Among them: Big ideas rule; marketers have to surround consumers with messaging on every step along the path to purchase, and creatives have to know how to write code or face expulsion from the industry.

But one thing hasn’t changed, said Matt Ian, executive creative director, TBWA\Chiat\Day New York. Creative “is a messy process,” and clients need to embrace that. It’s important, he added, that both agency and client agree on the point of view from which the brand will approach communicating with consumers. It doesn’t necessarily have to be a “big idea,” he said. “Stupid, simple ideas” oftentimes work just as well.

And the execution doesn’t necessarily have to stalk the consumer at every touch point, said Matt Eastwood, chief creative officer, DDB New York. “Consumers don’t want to be surrounded,” he said. “They want to be communicated too.”



Digital, said Jay Russell, executive creative director, GSD&M, is “another palette” that can be used to tell a brand story. “Once the mystery is gone,” he said, agencies “can stop hiring people with digital in front of their name.”

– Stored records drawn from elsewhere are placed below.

**src/rtl/j_stream_serializer.sv**
```systemverilog
// j_stream_serializer: parallel-to-serial feeder for the sequence detector.
// Accepts words over valid/ready, keeps one word buffered, and shifts bits
// out on J with no gap between back-to-back words.
//
// Ports:
//   clk      in  : rising-edge clock
//   rst      in  : synchronous active-high reset
//   din      in  : WIDTH-bit word to serialize
//   in_valid in  : din is valid this cycle
//   ready    out : a word can be accepted this cycle
//   J        out : serial bit stream (IDLE_BIT when nothing is shifting)
//   busy     out : a word is being shifted
//   sof      out : high during the first bit of every word
module j_stream_serializer #(
    parameter int   WIDTH     = 8,
    parameter bit   MSB_FIRST = 1'b1,
    parameter logic IDLE_BIT  = 1'b0
) (
    input  logic             clk,
    input  logic             rst,
    input  logic [WIDTH-1:0] din,
    input  logic             in_valid,
    output logic             ready,
    output logic             J,
    output logic             busy,
    output logic             sof
);

    localparam int CW = (WIDTH > 2) ? $clog2(WIDTH) : 1;
    localparam logic [CW-1:0] LAST = CW'(WIDTH - 1);
    localparam int OUT = MSB_FIRST ? WIDTH - 1 : 0;

    typedef enum logic {
        IDLE,
        SHIFT
    } state_t;

    state_t           state;
    logic [CW-1:0]    cnt;
    logic [WIDTH-1:0] sh;
    logic [WIDTH-1:0] hold;
    logic             hold_v;
    logic             active;
    logic             accept;

    assign active = (state == SHIFT);
    assign ready  = !hold_v && !rst;
    assign accept = in_valid && ready;

    assign busy = active;
    assign sof  = active && (cnt == '0);
    assign J    = active ? sh[OUT] : IDLE_BIT;

    always_ff @(posedge clk) begin
        if (rst) begin
            state  <= IDLE;
            cnt    <= '0;
            sh     <= '0;
            hold   <= '0;
            hold_v <= 1'b0;
        end else begin
            unique case (state)
                IDLE: begin
                    if (accept) begin
                        sh    <= din;
                        cnt   <= '0;
                        state <= SHIFT;
                    end
                end
                SHIFT: begin
                    if (cnt != LAST) begin
                        if (MSB_FIRST)
                            sh <= {sh[WIDTH-2:0], 1'b0};
                        else
                            sh <= {1'b0, sh[WIDTH-1:1]};
                        cnt <= cnt + CW'(1);
                        if (accept) begin
                            hold   <= din;
                            hold_v <= 1'b1;
                        end
                    end else begin
                        // Last bit: chain the next word in with no idle gap.
                        cnt <= '0;
                        if (hold_v) begin
                            sh     <= hold;
                            hold_v <= 1'b0;
                        end else if (accept) begin
                            sh <= din;
                        end else begin
                            state <= IDLE;
                        end
                    end
                end
                default: state <= IDLE;
            endcase
        end
    end

endmodule

```
**config.mk**
```make
export PLATFORM = sky130hd
export DESIGN_NAME = j_stream_serializer
export DESIGN_NICKNAME = d
export VERILOG_FILES = /design/src/rtl/j_stream_serializer.sv
export SDC_FILE = /design/constraint.sdc
export NUM_CORES = 1
export LEC_CHECK = 0
export CORE_ASPECT_RATIO = 1.1
export CORE_UTILIZATION = 56
export CTS_CLUSTER_SIZE = 30
export DETAILED_ROUTE_END_ITERATION = 8
export PLACE_DENSITY = 0.9
export SLEW_MARGIN = 20
export SYNTH_ARGS = -nofsm -noshare
export SYNTH_HDL_FRONTEND = slang
export SYNTH_SLANG_ARGS = --single-unit
```
**constraint.sdc**
```tcl
create_clock -name clk -period 5.2 [get_ports clk]
set_input_delay 0.78 -clock clk [delete_from_list [all_inputs] [get_ports clk]]
set_output_delay 0.78 -clock clk [all_outputs]
set_load 0.01 [all_outputs]
```
==> run_results.csv, run 1 <==
group,metric,value,unit
run_status,outcome,"finished clean",
detailed_routing,drt-initial-drc-count,22,
detailed_routing,drt_first_pass_iters,4,
sta,finalSetupViolCount,0,
clock_network,cts_buffers,3,
worst_hold_path,min_from,"cnt[2]$_SDFFE_PP0P_",
synthesis,synth_seq_area_share,0.408,
die,dieHeight,47,um
synthesis,synthCells,106,
setup_path,r2r_start,"hold_v$_SDFFE_PP0P_",
detailed_routing,wirelength,2140,um
die,die_area,2020,um^2
finish,seq_area,420,um^2
setup_path,cp_common_cell,"clkdlybuf4s50_1",
setup_path,cp_max_fo,17,
setup_path,critPathMaxStageDelay,0.71,ns
die,initial_utilization,0.624,
clock_network,cts_sinks,21,
worst_hold_path,hold_class,"flip-flop to flip-flop",
sta,rsz0062_at_grt,"false",
sta,fin_hold_ws,0.508,ns
power_and_ir_drop,ir_drop,0.000204,V
power_and_ir_drop,p_leak,0.000521,uW
setup_path,critPathKind,"primary input to output pin",
setup_path,crit_slowest_cell,"clkdlybuf4s50_1",
clock_network,clk_latency,0.31,ns
clock_network,root_buffer,"clkbuf_4",
sta,finClkSkew,0.00645,ns
global_route,grt_pass1_vias,781,
sta,fmax,0.331,GHz
die,die_w,42.9,um
detailed_routing,avgViaCountPerCell,6.07,
sta,worst_slew_pin_slew,0.592,ns
synthesis,synth_area_leaders,"dfxtp_1, mux2_4, mux2i_1",
synthesis,ys_warn_count,0,
sta,fin_crit_sh,0.582,
finish,multi_input_area,561,um^2
global_route,antenna_found_initial,0,
sta,final_hold_viol_count,0,
die,rows,15,
synthesis,syn-cell-area,1030,um^2
finish,areaGrowthSynthToFinish,15.3,%
synthesis,syn_area_per_cell,9.73,um^2
clock_network,postCtsHoldBufs,0,
synthesis,ys_types,28,
setup_path,arrival,2.25,ns
clock_network,cts_tree,"yes",
finish,nFillCells,140,
setup_path,endpoint_kind,"output pin",
global_route,grt_pass1_wl,3520,um
finish,utilization,0.720,
detailed_routing,vias,819,
clock_network,cts_resized,0,
synthesis,synth_fp_nets,120,
finish,final_common_cell,"dfxtp_1",
worst_hold_path,hold_end,"cnt[2]$_SDFFE_PP0P_",
clock_network,cts_max_level,1,
clock_network,cts_setup_buffers,0,
place,numPortBuffers,14,
worst_hold_path,hold_depth,2,
setup_path,cp.required,4.42,ns
sta,fin_crit,3.03,ns
clock_network,path_clk_slew,0.11,ns
synthesis,yosysTopAreaCell,"dfxtp_1",
place,place_congestion,0.737,
setup_path,crit_chain,"clkdlybuf4s50_1, nor2_1, clkdlybuf4s50_1",
synthesis,ys_seq_elements,21,
detailed_routing,drt-met1-wl,901,um
finish,final_cell_mix,"dfxtp_1, clkdlybuf4s50_1, a21oi_1",
finish,antenna_cells,0,
die,core,1650,um^2
detailed_routing,wl_met3,57,um
setup_path,worstReg2RegEnd,"hold[1]$_SDFFE_PP0P_",
finish,drive_above_1_share,0.110,
die,ios,15,
setup_path,rrSetupSlack,3.06,ns
detailed_routing,dr_wl_met2,1120,um
synthesis,netlist.area_leader.share,0.408,
finish,fin_nets,133,
setup_path,ff2ff_path_depth,3,
sta,maxSlewViolCount,0,
detailed_routing,remaining_drc_errors,0,
detailed_routing,post_drt_wl_per_cell,15.8,um
flow_run,drv_cap,0,
sta,maxSlewHeadroom,0.604,
clock_network,cts_buffer_depth,2,
detailed_routing,top_layer,"met4",
global_route,grt_max_degree,18,
detailed_routing,ant_nets,0,
place,dpl.hpwl,1470,um
sta,timing.setup.tns,0,ns
global_route,globalRouteOverflowTotal,0,
setup_path,critPathLaunchType,"primary input",
power_and_ir_drop,powerDensity,260,nW/um^2
global_route,groute.usage.overall,0.243,
layer usage:
metal	vias up	global-route usage
met5	-	0
met4	0	0.150
met3	10	0.0346
met2	23	0.436
met1	387	0.279
li1	399	-
cell usage after synthesis (all sizes together):
cell type / count
o21ai: 3
nand3b: 1
clkbuf: 4
nand3: 2
ha: 3
dfxtp: 21
inv: 5
a21oi: 10
mux2i: 7
nand2b: 3
and2: 1
nand2: 3
a211oi: 1
mux2: 8
nor3b: 1
a31oi: 1
a222oi: 1
nor2: 4
o22ai: 6
a21o: 1
nor2b: 9
or3: 1
buf: 2
a221oi: 1
nand4: 1
and3: 6
stage by stage:
stage | cells | total power (uW) | area [um^2] | worst slack, ns
2_1_floorplan | 106 | 212 | 1030 | 3.28
3_3_place_gp | 131 | 229 | 1160 | 2.20
3_5_place_dp | 131 | 232 | 1160 | 2.19
4_1_cts | 135 | 309 | 1190 | 2.19
5_1_grt | 135 | 321 | 1190 | 2.08
6_report | 135 | 309 | 1190 | 2.17
worst max path at each step:
stage | from | to | slack [ns]
2_1_floorplan | rst | ready | 3.28
3_3_place_gp | rst | ready | 2.20
3_5_place_dp | rst | ready | 2.19
4_1_cts | rst | ready | 2.19
5_1_grt | rst | ready | 2.08
6_report | rst | ready | 2.17
where the power goes:
part           internal (uW)  switching [uW]  leakage [uW]  total, uW
combinational           28.2            21.0      0.000332       49.2
clock                   28.8            51.4     0.0000177       80.2
sequential               170            9.42      0.000172        180
total                    227            81.8      0.000521        309
layout make-up:
| class | count | area share |
|---|---|---|
| Multi-Input combinational cell | 74 | 0.472 |
| Clock buffer | 3 | 0.0189 |
| Tap cell | 17 | 0.0179 |
| Inverter | 5 | 0.0158 |
| Timing Repair Buffer | 14 | 0.118 |
| Clock inverter | 1 | 0.00421 |
| Sequential cell | 21 | 0.354 |
critical path: cells and delay by family:
family | cells | cell delay [ns]
and+or+nand+nor | 1 | 0.20
buffers and inverters | 2 | 1.26
logic make-up (layout without fill, tap and decap cells):
| group | after synthesis | in the layout | synth area share |
|---|---|---|---|
| AND/OR/NAND/NOR | 32 | 32 | 0.184 |
| buffers and inverters | 11 | 23 | 0.0485 |
| AO/OA/AOI/OAI | 24 | 24 | 0.138 |
| adder cells (fa/ha/maj) | 3 | 3 | 0.0364 |
| multiplexers | 15 | 15 | 0.184 |
| flip-flops | 21 | 21 | 0.408 |
flip-flops by register name (all words and copies together) (netlist names):
signal  cells
hold        8
sh          8
cnt         3
busy        1
hold_v      1
Note: power is estimated with default switching activity, not from simulation.
==> inputs of run 2 (changes only) <==
--- a/config.mk
+++ b/config.mk
@@ -6,10 +6,10 @@
 export NUM_CORES = 1
 export LEC_CHECK = 0
 export CORE_ASPECT_RATIO = 1.1
-export CORE_UTILIZATION = 56
+export CORE_UTILIZATION = 52
 export CTS_CLUSTER_SIZE = 30
 export DETAILED_ROUTE_END_ITERATION = 8
-export PLACE_DENSITY = 0.9
+export PLACE_DENSITY = 0.85
 export SLEW_MARGIN = 20
 export SYNTH_ARGS = -nofsm -noshare
 export SYNTH_HDL_FRONTEND = slang
==> constraint.sdc (replaced) <==
create_clock -name clk -period 3.2 [get_ports clk]
set_input_delay 0.48 -clock clk [delete_from_list [all_inputs] [get_ports clk]]
set_output_delay 0.48 -clock clk [all_outputs]
set_load 0.01 [all_outputs]
==> run 2 against run 1 <==
Net effect:
- worst hold slack gained 0.0086 ns
- combinational power grew 69%
- flip-flop and latch count is the same
- count of clock-buffer cells in the layout grew 1
- critical path depth is the same
- sequential power grew 62%
- register-to-register slack lost 1.9 ns
- first-iteration DRC count grew 45%
==> run_results.csv, run 2 (synthesized netlist as in run 1, its figures left out) <==
group,metric,value,unit
run_status,outcome,"finished clean",
clock_network,clk_latency,0.30,ns
detailed_routing,dr_wl_met2,1060,um
clock_network,cts_max_level,1,
die,dieHeight,48.7,um
sta,fin_crit,2.24,ns
detailed_routing,drt-initial-drc-count,32,
clock_network,postCtsHoldBufs,0,
power_and_ir_drop,ir_drop,0.000319,V
place,numPortBuffers,14,
detailed_routing,drt_first_pass_iters,4,
detailed_routing,vias,821,
clock_network,cts_setup_buffers,0,
clock_network,cts_buffer_depth,2,
sta,maxSlewViolCount,0,
finish,utilization,0.667,
worst_hold_path,min_from,"cnt[1]$_SDFFE_PP0P_",
setup_path,cp.required,2.72,ns
place,dp_slack,0.853,ns
sta,finClkSkew,0.00350,ns
setup_path,cp_max_fo,10,
sta,worst_slew_pin_slew,0.564,ns
die,ios,15,
power_and_ir_drop,p_leak,0.000528,uW
clock_network,cts_resized,0,
place,dpl.hpwl,1540,um
global_route,grt_pass1_wl,3680,um
place,placed_area,1190,um^2
sta,setup_slack,0.964,ns
clock_network,root_buffer,"clkbuf_4",
sta,fmax,0.447,GHz
setup_path,crit_path_start,"rst",
flow_run,drv_cap,0,
detailed_routing,avgViaCountPerCell,5.59,
global_route,globalRouteOverflowTotal,0,
sta,maxSlewHeadroom,0.623,
sta,fin_crit_sh,0.699,
finish,final_common_cell,"dfxtp_1",
setup_path,endpoint_kind,"output pin",
die,rows,16,
global_route,groute.usage.overall,0.228,
sta,timing.setup.tns,0,ns
sta,final_hold_viol_count,0,
clock_network,path_clk_slew,0.11,ns
worst_hold_path,hold_class,"flip-flop to flip-flop",
global_route,grt_pass1_vias,805,
die,die_w,44.5,um
detailed_routing,post_drt_wl_per_cell,14.9,um
clock_network,cts_buffers,3,
setup_path,critPathKind,"primary input to output pin",
global_route,grt_max_degree,17,
setup_path,arrival,1.76,ns
detailed_routing,drt-met1-wl,1020,um
global_route,antenna_found_initial,0,
finish,fin_nets,135,
setup_path,r2r_start,"cnt[0]$_SDFFE_PP0P_",
place,place_congestion,0.817,
setup_path,critPathLaunchType,"primary input",
finish,final_cell_mix,"dfxtp_1, clkdlybuf4s50_1, a21oi_1",
detailed_routing,wirelength,2200,um
clock_network,cts_tree,"yes",
sta,finalSetupViolCount,0,
die,die_area,2160,um^2
finish,reg_top3,"hold x8, sh x8, cnt x3",
finish,areaGrowthSynthToFinish,17.8,%
finish,stdcell_area,1210,um^2
detailed_routing,ant_nets,0,
clock_network,cts_sinks,21,
setup_path,rrSetupSlack,1.17,ns
detailed_routing,wl_met3,117,um
sta,rsz0062_at_grt,"false",
finish,antenna_cells,0,
die,initial_utilization,0.566,
detailed_routing,remaining_drc_errors,0,
detailed_routing,top_layer,"met4",
power_and_ir_drop,powerDensity,413,nW/um^2
finish,drive_above_1_share,0.117,
die,core,1820,um^2
-- run 2: changes by cell type in the layout (fill, tap and decap cells not counted) --
| cell | previous run | this run |
|---|---|---|
| buf_4 | 0 | 2 |
| clkbuf_1 | 0 | 1 |
| clkinv_2 | 1 | 0 |
-- run 2: worst paths after layout --
check / end / depth (start not counted)
setup reg to reg: hold[6]$_SDFFE_PP0P_ / 4
setup / recovery: ready / 3
hold reg to reg: cnt[1]$_SDFFE_PP0P_ / 2
hold / removal: cnt[1]$_SDFFE_PP0P_ / 2
-- run 2: routing by layer --
layer	vias to the layer above	global-route usage
met5	-	0
met4	0	0.0455
met3	2	0.0336
met2	29	0.358
met1	387	0.329
li1	403	-
-- run 2: critical path, cell delays in order --
cell and delay (ns):
clkdlybuf4s50_1 0.57, nor2_1 0.16, clkdlybuf4s50_1 0.55
-- run 2: per-stage QoR --
stage / hold slack (ns) / instances / total power (uW)
after global routing: 0.543 / 147 / 528
after detailed placement: 0.492 / 143 / 380
after floorplan: 0.465 / 106 / 344
after CTS: 0.515 / 147 / 502
final: 0.517 / 147 / 502
after global placement: 0.478 / 143 / 376
-- run 2: power by group --
part,switching [uW],total [uW],internal [uW]
clock,78.0,127,48.5
combinational,35.4,83.2,47.8
sequential,15.5,292,277
total,129,502,373
-- run 2: final cells by class --
| class | instances | area, um^2 |
|---|---|---|
| repair buffers | 16 | 155 |
| multi-input cells | 74 | 561 |
| fillers | 138 | 607 |
| inverters | 5 | 18.8 |
| flip-flops and latches | 21 | 420 |
| clock buffers | 4 | 26.3 |
| well taps | 27 | 33.8 |
==> inputs of run 3 (changes only) <==
==> constraint.sdc (replaced) <==
create_clock -name clk -period 2.2 [get_ports clk]
set_input_delay 0.33 -clock clk [delete_from_list [all_inputs] [get_ports clk]]
set_output_delay 0.33 -clock clk [all_outputs]
set_load 0.01 [all_outputs]
==> run 3 against run 2 <==
Net effect:
- critical endpoint is now sof
- total power is 45% higher
- register-to-register slack worse by 0.81 ns
- highest routed layer unchanged
- non-clock buffer count is 2 higher
==> run_results.csv, run 3 (synthesized netlist as in run 1, its figures left out) <==
group,metric,value,unit
run_status,outcome,"finished clean",
finish,final_cell_mix,"dfxtp_1, clkdlybuf4s50_1, a21oi_1",
setup_path,cp.required,1.87,ns
die,initial_utilization,0.566,
sta,rsz0062_at_grt,"false",
die,ios,15,
die,die_area,2160,um^2
place,dp_cells,145,
detailed_routing,drt-initial-drc-count,28,
power_and_ir_drop,p_leak,0.000539,uW
power_and_ir_drop,powerDensity,592,nW/um^2
global_route,groute.usage.overall,0.237,
die,die_w,44.5,um
sta,final_hold_viol_count,0,
detailed_routing,remaining_drc_errors,0,
place,dpl.hpwl,1560,um
clock_network,cts_sinks,21,
sta,finClkSkew,0.00256,ns
detailed_routing,wirelength,2190,um
finish,drive_above_1_share,0.131,
finish,areaGrowthSynthToFinish,19.3,%
power_and_ir_drop,ir_drop,0.000531,V
finish,fin_cells,149,
sta,timing.setup.tns,0,ns
detailed_routing,ant_nets,0,
setup_path,critPathLaunchType,"flip-flop",
clock_network,postCtsHoldBufs,0,
clock_network,cts_resized,0,
clock_network,cts_setup_buffers,0,
detailed_routing,vias,830,
clock_network,path_clk_slew,0.11,ns
setup_path,endpoint_kind,"output pin",
sta,maxSlewViolCount,0,
die,dieHeight,48.7,um
finish,final_common_cell,"dfxtp_1",
die,rows,16,
detailed_routing,avgViaCountPerCell,5.57,
sta,fin_crit,1.96,ns
global_route,grt_pass1_wl,3880,um
worst_hold_path,hold_class,"flip-flop to flip-flop",
detailed_routing,post_drt_wl_per_cell,14.7,um
global_route,grt_max_degree,16,
finish,fin_nets,137,
setup_path,cp_max_fo,12,
clock_network,cts_max_level,1,
clock_network,root_buffer,"clkbuf_4",
setup_path,ff2ff_path_depth,4,
clock_network,clk_latency,0.29,ns
die,core,1820,um^2
setup_path,crit_slowest_cell,"dfxtp_1",
clock_network,cts_buffers,3,
detailed_routing,drt_first_pass_iters,4,
finish,reg_top3,"hold x8, sh x8, cnt x3",
clock_network,cts_tree,"yes",
global_route,globalRouteOverflowTotal,0,
clock_network,cts_buffer_depth,2,
sta,maxSlewHeadroom,0.665,
finish,antenna_cells,0,
flow_run,drv_cap,0,
setup_path,crit_chain,"nand2_1, nor2_1, clkdlybuf4s50_1",
worst_hold_path,hold_depth,2,
setup_path,critPathKind,"flip-flop to output pin",
place,numPortBuffers,14,
global_route,grt_pass1_vias,844,
sta,worst_slew_pin_slew,0.503,ns
sta,finalSetupViolCount,0,
setup_path,critPathMaxStageDelay,0.61,ns
setup_path,arrival,1.63,ns
sta,fmax,0.511,GHz
finish,nFillCells,150,
global_route,antenna_found_initial,0,
sta,fin_crit_sh,0.889,
place,place_congestion,0.833,
==> run 3: cell types whose count changed in the layout (fill, tap and decap cells not counted) <==
cell	before	now
buf_4	2	4
==> run 3: power by group <==
part / leakage [uW] / switching (uW) / total [uW] / internal, uW
Combinational: 0.000352 / 52.3 / 123 / 71.2
Sequential: 0.000172 / 20.5 / 423 / 403
Clock: 0.0000150 / 111 / 181 / 70.4
==> run 3: through the flow <==
step                total power [uW]   util  hold slack, ns  setup WS (ns)  cell area (um^2)
global placement                 548  0.661           0.475          0.203              1200
finish                           728  0.675           0.493          0.243              1230
CTS                              731  0.675           0.494          0.241              1230
floorplan                        501      -           0.465          0.550              1030
global route                     771  0.675           0.535         0.0402              1230
detailed placement               554  0.661           0.478          0.162              1200
==> run 3: worst max-delay path, delay by kind of cell, from the launching register on <==
family / cells / cell delay [ns]
flip-flops: 1 / 0.61
buffers and inverters: 1 / 0.53
AND/OR/NAND/NOR: 2 / 0.20
==> run 3: layout make-up <==
| class | instances | area, um^2 | share of cell area |
|---|---|---|---|
| Tap cell | 27 | 33.8 | 0.0275 |
| Timing Repair Buffer | 18 | 170 | 0.138 |
| Inverter | 5 | 18.8 | 0.0153 |
| Sequential cell | 21 | 420 | 0.342 |
| Clock buffer | 4 | 26.3 | 0.0214 |
| Multi-Input combinational cell | 74 | 561 | 0.456 |
==> run 3: worst paths after layout <==
| path | from | end | slack [ns] |
|---|---|---|---|
| max | busy$_SDFF_PP0_ | sof | 0.24 |
| min | cnt[1]$_SDFFE_PP0P_ | cnt[1]$_SDFFE_PP0P_ | 0.49 |
| max reg2reg | cnt[0]$_SDFFE_PP0P_ | hold[1]$_SDFFE_PP0P_ | 0.36 |
| min reg2reg | cnt[1]$_SDFFE_PP0P_ | cnt[1]$_SDFFE_PP0P_ | 0.49 |
==> run 3: layer usage <==
metal	track usage	vias up	routed length, um
li1	-	409	-
met1	0.325	397	1000
met2	0.370	22	1080
met3	0.0448	2	86
met4	0.0758	0	14
met5	0	-	0
File: src/rtl/mul6b_seq_pkg.sv
// ============================================================================
// Module  : mul6b_seq_pkg
// Brief   : Shared widths and FSM state encoding for the 6x6 sequential multiplier.
// Rev     : 1.0  initial release
// ============================================================================
`default_nettype none

package mul6b_seq_pkg;

    localparam int unsigned HALF_W = 3;
    localparam int unsigned OP_W   = 6;
    localparam int unsigned PP_W   = 6;
    localparam int unsigned PROD_W = 12;

    typedef enum logic [2:0] {
        ST_IDLE = 3'd0,
        ST_S0   = 3'd1,
        ST_S1   = 3'd2,
        ST_S2   = 3'd3,
        ST_S3   = 3'd4,
        ST_DONE = 3'd5
    } state_e;

endpackage

`default_nettype wire

File: src/rtl/mul6b_seq_mul3b.sv
// ============================================================================
// Module  : mul3b
// Brief   : 3x3-bit unsigned combinational multiplier, 6-bit product.
// Rev     : 1.0  initial release
// ============================================================================
`default_nettype none

module mul3b
    import mul6b_seq_pkg::*;
(
    input  logic [HALF_W-1:0] x,
    input  logic [HALF_W-1:0] y,
    output logic [PP_W-1:0]   z
);

    assign z = {{(PP_W-HALF_W){1'b0}}, x} * {{(PP_W-HALF_W){1'b0}}, y};

endmodule

`default_nettype wire

File: src/rtl/mul6b_seq.sv
// ============================================================================
// Module  : mul6b_seq
// Brief   : 6x6 unsigned multiplier, four partial products through one 3x3 unit.
// Rev     : 1.0  initial release
// ============================================================================
`default_nettype none

module mul6b_seq
    import mul6b_seq_pkg::*;
(
    input  logic              clk,
    input  logic              rst,
    input  logic              start,
    input  logic [OP_W-1:0]   a,
    input  logic [OP_W-1:0]   b,
    output logic              busy,
    output logic              done,
    output logic [PROD_W-1:0] p
);

    state_e              state_q, state_d;
    logic [OP_W-1:0]     a_q, a_d;
    logic [OP_W-1:0]     b_q, b_d;
    logic [PROD_W-1:0]   acc_q, acc_d;
    logic [PROD_W-1:0]   p_q, p_d;
    logic                busy_q, busy_d;
    logic                done_q, done_d;

    logic [HALF_W-1:0]   mul_x, mul_y;
    logic [PP_W-1:0]     mul_z;
    logic [PROD_W-1:0]   term;

    mul3b u_mul3b (
        .x (mul_x),
        .y (mul_y),
        .z (mul_z)
    );

    always_comb begin
        state_d = state_q;
        a_d     = a_q;
        b_d     = b_q;
        acc_d   = acc_q;
        p_d     = p_q;
        mul_x   = '0;
        mul_y   = '0;
        term    = '0;

        case (state_q)
            ST_IDLE, ST_DONE: begin
                if (start) begin
                    a_d     = a;
                    b_d     = b;
                    acc_d   = '0;
                    state_d = ST_S0;
                end else begin
                    state_d = ST_IDLE;
                end
            end
            ST_S0: begin
                mul_x   = a_q[HALF_W-1:0];
                mul_y   = b_q[HALF_W-1:0];
                term    = {{(PROD_W-PP_W){1'b0}}, mul_z};
                acc_d   = acc_q + term;
                state_d = ST_S1;
            end
            ST_S1: begin
                mul_x   = a_q[OP_W-1:HALF_W];
                mul_y   = b_q[HALF_W-1:0];
                term    = {{(PROD_W-PP_W-HALF_W){1'b0}}, mul_z, {HALF_W{1'b0}}};
                acc_d   = acc_q + term;
                state_d = ST_S2;
            end
            ST_S2: begin
                mul_x   = a_q[HALF_W-1:0];
                mul_y   = b_q[OP_W-1:HALF_W];
                term    = {{(PROD_W-PP_W-HALF_W){1'b0}}, mul_z, {HALF_W{1'b0}}};
                acc_d   = acc_q + term;
                state_d = ST_S3;
            end
            ST_S3: begin
                mul_x   = a_q[OP_W-1:HALF_W];
                mul_y   = b_q[OP_W-1:HALF_W];
                term    = {mul_z, {(PROD_W-PP_W){1'b0}}};
                acc_d   = acc_q + term;
                // Final term goes straight into p so it is valid in the DONE cycle.
                p_d     = acc_q + term;
                state_d = ST_DONE;
            end
            default: begin
                state_d = ST_IDLE;
            end
        endcase
    end

    // Flags follow the next state so they line up with the registered state.
    assign busy_d = (state_d == ST_S0) || (state_d == ST_S1) ||
                    (state_d == ST_S2) || (state_d == ST_S3);
    assign done_d = (state_d == ST_DONE);

    always_ff @(posedge clk) begin
        if (rst) begin
            state_q <= ST_IDLE;
            a_q     <= '0;
            b_q     <= '0;
            acc_q   <= '0;
            p_q     <= '0;
            busy_q  <= 1'b0;
            done_q  <= 1'b0;
        end else begin
            state_q <= state_d;
            a_q     <= a_d;
            b_q     <= b_d;
            acc_q   <= acc_d;
            p_q     <= p_d;
            busy_q  <= busy_d;
            done_q  <= done_d;
        end
    end

    assign busy = busy_q;
    assign done = done_q;
    assign p    = p_q;

endmodule

`default_nettype wire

Carlos Figueiredo, executive creative director at Publicis Kaplan Thaler, said that integrating the digital and traditional creative processes has been an industry challenge. But it is happening. “The biggest change I’ve seen is how people have come together,” he said. Traditional creatives tend to be perfectionists with a “if it’s not perfect it’s not done” approach to work. In the digital world, speed to market has been the focus where the view tends to be “if it’s done it’s perfect.” The key, he said, “is to get both to meet in a middle place,” where both sides accept that work can be both better and faster.

Panel moderator and agency veteran Paul Woolmington likened the creative director’s role today to a “chief collaboration officer,” who orchestrates the overall process. “Story telling is still key,” he said.

 Ian agreed, saying that today he feels more like an executive producer on a Hollywood program. “You’re casting all the time,” he said, noting that sometimes “it’s like HR.”

 Russell added that half the battle is “understanding the problem and what the client is really saying.” Casting, he agreed is also critical. “You need to get the right people to solve the right problems.”

Peter Moore Smith, executive creative director, Saatchi & Saatchi New York said he’s seen an “erosion” in traditional talent skill-sets. “There are lots of creative people,” he said, but often it’s difficult to find new talent with solid writing skills.

Creatives, added Ian, need to be generalists who understand the entire process and have expertise in at least one area. When digital was first emerging, he said he thought, “shit, if I don’t learn how to code I’m fucked.” But it turned out a mid-career internship at Google wasn’t necessary. “But you should understand the whole thing,” he said.